Aim of the task
Go through the listing beneath and show each line containing the string "adders".

━━ Provided records

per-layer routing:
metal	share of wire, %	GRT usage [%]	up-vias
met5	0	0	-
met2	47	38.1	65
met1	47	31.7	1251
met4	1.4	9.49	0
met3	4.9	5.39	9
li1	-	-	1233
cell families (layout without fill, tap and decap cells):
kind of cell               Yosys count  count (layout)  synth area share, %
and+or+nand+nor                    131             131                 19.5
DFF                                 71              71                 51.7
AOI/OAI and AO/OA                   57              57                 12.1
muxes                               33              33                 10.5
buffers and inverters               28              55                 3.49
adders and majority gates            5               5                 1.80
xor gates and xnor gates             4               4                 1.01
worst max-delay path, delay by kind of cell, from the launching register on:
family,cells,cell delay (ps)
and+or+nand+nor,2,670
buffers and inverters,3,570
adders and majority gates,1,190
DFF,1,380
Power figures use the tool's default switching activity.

━━━━
━━ Provided records

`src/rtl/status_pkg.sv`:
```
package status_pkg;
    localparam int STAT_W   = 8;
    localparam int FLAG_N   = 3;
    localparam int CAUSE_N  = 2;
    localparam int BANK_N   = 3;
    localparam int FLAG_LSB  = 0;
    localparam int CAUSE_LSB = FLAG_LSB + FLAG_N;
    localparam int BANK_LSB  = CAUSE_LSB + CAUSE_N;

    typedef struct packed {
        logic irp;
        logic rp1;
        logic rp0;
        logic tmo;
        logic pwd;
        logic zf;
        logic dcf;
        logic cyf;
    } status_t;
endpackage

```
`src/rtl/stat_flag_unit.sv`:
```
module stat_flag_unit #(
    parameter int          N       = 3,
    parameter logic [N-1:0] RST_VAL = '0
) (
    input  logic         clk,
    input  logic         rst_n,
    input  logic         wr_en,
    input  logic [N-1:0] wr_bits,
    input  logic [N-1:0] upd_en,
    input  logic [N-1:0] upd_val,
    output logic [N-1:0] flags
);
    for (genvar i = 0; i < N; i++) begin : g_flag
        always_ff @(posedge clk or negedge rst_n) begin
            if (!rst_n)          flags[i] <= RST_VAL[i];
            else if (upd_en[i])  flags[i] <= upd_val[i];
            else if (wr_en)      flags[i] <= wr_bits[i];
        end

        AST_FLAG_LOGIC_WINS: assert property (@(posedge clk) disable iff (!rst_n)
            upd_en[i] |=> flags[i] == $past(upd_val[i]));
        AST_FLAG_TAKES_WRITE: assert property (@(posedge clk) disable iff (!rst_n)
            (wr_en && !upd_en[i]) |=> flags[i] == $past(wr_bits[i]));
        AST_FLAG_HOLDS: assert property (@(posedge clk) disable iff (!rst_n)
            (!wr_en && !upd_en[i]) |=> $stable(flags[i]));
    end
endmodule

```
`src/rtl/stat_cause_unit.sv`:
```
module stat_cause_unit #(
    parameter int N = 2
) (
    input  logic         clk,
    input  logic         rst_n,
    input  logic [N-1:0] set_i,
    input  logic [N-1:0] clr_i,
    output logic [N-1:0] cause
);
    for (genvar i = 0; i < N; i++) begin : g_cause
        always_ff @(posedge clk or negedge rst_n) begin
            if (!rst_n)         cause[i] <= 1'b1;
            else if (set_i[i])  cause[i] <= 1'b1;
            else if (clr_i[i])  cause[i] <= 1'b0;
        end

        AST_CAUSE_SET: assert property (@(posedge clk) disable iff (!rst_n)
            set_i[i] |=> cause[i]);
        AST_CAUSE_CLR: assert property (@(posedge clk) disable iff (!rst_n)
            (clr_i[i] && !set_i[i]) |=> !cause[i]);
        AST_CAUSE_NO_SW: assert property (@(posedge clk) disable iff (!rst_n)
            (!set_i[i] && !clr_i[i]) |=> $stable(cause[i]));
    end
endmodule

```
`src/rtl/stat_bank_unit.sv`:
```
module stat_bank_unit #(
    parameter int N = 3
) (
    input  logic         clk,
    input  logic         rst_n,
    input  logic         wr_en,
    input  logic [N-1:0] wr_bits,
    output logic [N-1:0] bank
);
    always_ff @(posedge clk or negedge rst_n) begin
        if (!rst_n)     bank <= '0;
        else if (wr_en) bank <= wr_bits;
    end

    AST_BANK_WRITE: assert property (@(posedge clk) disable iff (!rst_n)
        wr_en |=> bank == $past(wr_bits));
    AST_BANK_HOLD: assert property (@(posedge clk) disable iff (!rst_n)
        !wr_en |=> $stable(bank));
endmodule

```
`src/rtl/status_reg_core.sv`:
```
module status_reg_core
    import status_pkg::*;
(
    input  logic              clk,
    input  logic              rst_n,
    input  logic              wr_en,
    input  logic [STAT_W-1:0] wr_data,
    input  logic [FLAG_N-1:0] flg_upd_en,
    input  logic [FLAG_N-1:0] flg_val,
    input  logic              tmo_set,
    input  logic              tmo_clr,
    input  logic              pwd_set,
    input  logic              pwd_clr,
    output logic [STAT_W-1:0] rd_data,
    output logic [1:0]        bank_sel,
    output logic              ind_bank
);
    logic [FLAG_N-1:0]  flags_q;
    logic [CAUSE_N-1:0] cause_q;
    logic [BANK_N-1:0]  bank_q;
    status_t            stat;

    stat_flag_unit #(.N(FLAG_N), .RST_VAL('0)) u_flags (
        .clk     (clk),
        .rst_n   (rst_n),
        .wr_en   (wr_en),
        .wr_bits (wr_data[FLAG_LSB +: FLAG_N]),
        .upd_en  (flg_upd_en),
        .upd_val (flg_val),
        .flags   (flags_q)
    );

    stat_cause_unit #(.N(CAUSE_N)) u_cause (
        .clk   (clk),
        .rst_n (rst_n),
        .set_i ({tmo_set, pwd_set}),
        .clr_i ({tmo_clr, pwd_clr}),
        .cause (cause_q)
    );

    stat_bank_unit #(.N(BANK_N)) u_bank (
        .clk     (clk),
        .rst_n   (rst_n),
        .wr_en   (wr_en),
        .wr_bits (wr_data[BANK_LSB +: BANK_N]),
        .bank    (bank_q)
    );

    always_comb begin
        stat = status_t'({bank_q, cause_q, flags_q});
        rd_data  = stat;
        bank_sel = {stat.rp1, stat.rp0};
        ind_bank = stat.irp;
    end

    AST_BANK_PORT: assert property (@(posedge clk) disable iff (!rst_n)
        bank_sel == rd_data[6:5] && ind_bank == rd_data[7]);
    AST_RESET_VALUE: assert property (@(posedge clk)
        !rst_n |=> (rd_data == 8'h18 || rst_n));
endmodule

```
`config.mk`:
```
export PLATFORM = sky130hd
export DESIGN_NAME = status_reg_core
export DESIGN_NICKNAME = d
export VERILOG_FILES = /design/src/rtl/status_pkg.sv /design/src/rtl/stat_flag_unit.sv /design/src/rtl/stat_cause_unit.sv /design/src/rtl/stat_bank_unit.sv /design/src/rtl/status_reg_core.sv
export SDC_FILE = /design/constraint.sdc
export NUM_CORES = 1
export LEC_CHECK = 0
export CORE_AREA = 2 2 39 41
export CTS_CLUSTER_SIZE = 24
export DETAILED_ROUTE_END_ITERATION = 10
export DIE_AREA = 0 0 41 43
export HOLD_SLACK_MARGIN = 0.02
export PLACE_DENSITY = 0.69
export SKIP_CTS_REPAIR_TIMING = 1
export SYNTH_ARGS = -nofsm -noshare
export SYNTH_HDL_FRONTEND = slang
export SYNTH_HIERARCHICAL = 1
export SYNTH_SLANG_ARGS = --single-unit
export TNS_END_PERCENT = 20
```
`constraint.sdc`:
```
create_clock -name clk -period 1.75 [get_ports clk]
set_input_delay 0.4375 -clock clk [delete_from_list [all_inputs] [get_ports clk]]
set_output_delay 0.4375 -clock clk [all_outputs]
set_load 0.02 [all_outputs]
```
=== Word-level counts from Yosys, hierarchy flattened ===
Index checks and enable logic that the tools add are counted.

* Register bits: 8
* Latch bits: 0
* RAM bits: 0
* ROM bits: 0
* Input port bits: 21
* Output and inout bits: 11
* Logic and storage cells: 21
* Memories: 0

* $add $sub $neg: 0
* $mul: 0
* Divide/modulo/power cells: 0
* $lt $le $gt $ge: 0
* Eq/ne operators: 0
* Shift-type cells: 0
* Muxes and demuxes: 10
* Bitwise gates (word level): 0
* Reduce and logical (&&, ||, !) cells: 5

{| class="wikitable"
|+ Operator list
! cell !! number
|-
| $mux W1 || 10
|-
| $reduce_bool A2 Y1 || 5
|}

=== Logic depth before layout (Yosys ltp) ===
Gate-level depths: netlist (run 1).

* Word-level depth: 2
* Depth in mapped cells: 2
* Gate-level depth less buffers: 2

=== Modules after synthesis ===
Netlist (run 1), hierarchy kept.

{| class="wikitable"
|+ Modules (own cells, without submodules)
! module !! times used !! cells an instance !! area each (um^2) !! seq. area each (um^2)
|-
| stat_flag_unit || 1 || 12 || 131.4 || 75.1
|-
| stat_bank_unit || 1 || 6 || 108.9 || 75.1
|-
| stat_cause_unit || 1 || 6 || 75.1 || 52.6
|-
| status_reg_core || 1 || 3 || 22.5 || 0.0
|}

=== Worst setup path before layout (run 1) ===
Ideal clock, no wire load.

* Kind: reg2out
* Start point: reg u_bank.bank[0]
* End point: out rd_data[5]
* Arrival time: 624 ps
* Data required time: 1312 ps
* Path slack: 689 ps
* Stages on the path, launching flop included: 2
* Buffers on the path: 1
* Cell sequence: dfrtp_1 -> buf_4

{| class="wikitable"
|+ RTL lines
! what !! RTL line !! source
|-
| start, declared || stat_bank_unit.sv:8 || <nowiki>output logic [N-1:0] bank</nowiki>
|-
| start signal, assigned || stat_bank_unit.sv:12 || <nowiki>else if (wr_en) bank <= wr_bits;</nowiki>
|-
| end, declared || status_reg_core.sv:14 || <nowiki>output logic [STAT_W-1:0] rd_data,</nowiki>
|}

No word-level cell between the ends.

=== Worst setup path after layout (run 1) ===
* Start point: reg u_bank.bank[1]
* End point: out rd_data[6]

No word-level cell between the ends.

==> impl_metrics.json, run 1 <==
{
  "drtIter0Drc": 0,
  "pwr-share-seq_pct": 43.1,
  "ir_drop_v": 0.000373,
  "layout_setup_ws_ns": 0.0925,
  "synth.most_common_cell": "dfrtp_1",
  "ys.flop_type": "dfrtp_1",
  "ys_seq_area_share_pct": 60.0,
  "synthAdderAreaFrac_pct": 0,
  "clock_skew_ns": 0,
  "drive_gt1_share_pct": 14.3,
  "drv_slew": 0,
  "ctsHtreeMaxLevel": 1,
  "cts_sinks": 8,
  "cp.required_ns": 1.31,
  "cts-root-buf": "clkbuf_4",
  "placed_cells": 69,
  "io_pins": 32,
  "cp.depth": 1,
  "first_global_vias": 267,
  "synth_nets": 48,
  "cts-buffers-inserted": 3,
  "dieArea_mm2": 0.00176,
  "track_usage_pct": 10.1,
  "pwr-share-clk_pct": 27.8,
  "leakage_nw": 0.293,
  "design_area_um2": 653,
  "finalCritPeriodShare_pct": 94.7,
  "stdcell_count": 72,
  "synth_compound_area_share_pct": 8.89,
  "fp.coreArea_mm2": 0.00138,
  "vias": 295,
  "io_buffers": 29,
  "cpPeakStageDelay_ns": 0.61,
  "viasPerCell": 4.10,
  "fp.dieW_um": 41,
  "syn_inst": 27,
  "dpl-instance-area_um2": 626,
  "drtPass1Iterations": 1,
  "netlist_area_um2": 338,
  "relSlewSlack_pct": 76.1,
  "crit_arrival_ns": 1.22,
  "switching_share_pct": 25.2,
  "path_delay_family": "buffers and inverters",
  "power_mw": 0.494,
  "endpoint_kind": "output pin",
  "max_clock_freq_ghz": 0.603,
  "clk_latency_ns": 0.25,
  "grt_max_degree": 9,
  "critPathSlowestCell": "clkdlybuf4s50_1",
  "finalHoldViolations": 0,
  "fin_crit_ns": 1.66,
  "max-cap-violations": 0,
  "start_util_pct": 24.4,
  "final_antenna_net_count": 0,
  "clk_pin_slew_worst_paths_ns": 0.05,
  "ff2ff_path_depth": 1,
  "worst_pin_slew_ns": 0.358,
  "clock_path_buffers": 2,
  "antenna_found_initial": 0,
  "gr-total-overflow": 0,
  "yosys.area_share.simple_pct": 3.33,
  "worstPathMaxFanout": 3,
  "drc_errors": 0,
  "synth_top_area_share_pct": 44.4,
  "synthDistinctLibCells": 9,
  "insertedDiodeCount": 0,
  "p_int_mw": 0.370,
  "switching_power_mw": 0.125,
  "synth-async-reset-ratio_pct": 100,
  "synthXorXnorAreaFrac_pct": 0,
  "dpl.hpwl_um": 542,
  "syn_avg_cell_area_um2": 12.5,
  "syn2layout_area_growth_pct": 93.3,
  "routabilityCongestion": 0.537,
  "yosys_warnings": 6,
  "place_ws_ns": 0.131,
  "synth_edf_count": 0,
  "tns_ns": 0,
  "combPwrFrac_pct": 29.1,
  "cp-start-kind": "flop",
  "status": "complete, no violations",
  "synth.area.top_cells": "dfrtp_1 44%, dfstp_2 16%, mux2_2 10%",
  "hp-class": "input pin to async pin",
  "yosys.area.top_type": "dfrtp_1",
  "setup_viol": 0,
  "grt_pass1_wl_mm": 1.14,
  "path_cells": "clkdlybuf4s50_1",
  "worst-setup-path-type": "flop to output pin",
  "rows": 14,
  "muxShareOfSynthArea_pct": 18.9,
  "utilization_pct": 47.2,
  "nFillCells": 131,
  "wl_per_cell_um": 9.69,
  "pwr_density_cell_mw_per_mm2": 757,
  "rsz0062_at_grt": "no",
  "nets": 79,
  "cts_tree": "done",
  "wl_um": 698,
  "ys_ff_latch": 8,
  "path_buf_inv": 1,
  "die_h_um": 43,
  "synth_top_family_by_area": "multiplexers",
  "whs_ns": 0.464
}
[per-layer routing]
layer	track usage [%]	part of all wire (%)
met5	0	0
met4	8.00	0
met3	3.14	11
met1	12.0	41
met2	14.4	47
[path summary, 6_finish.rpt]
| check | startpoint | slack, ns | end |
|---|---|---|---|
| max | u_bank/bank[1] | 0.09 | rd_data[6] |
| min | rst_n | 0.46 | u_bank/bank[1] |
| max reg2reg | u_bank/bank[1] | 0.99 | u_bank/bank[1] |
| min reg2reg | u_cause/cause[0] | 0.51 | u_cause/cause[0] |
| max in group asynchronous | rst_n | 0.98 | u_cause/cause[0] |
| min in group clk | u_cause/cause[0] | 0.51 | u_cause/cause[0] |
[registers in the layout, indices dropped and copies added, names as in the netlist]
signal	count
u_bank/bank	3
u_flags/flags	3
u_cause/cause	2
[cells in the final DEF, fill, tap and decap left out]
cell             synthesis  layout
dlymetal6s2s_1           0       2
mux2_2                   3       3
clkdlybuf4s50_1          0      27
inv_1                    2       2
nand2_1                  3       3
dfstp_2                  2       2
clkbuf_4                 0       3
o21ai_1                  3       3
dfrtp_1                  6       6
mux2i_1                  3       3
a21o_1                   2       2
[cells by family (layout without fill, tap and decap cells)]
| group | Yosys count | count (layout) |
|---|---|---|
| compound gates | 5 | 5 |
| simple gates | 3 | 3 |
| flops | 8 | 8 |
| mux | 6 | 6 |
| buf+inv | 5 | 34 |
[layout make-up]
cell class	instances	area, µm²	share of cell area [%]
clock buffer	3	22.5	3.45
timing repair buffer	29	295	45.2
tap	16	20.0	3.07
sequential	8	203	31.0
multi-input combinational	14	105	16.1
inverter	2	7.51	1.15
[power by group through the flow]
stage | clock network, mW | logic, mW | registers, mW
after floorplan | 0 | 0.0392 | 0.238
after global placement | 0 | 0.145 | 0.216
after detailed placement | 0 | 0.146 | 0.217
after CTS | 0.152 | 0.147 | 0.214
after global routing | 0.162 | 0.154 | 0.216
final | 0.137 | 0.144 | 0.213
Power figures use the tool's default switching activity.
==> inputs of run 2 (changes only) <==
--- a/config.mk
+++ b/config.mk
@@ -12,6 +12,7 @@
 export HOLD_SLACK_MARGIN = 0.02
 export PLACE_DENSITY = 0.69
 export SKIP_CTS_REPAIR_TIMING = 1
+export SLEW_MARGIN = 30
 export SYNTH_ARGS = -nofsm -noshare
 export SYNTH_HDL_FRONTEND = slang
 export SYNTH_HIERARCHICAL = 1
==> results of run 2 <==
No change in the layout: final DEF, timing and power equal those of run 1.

━━━━

Answer box
adders and majority gates            5               5                 1.80
adders and majority gates,1,190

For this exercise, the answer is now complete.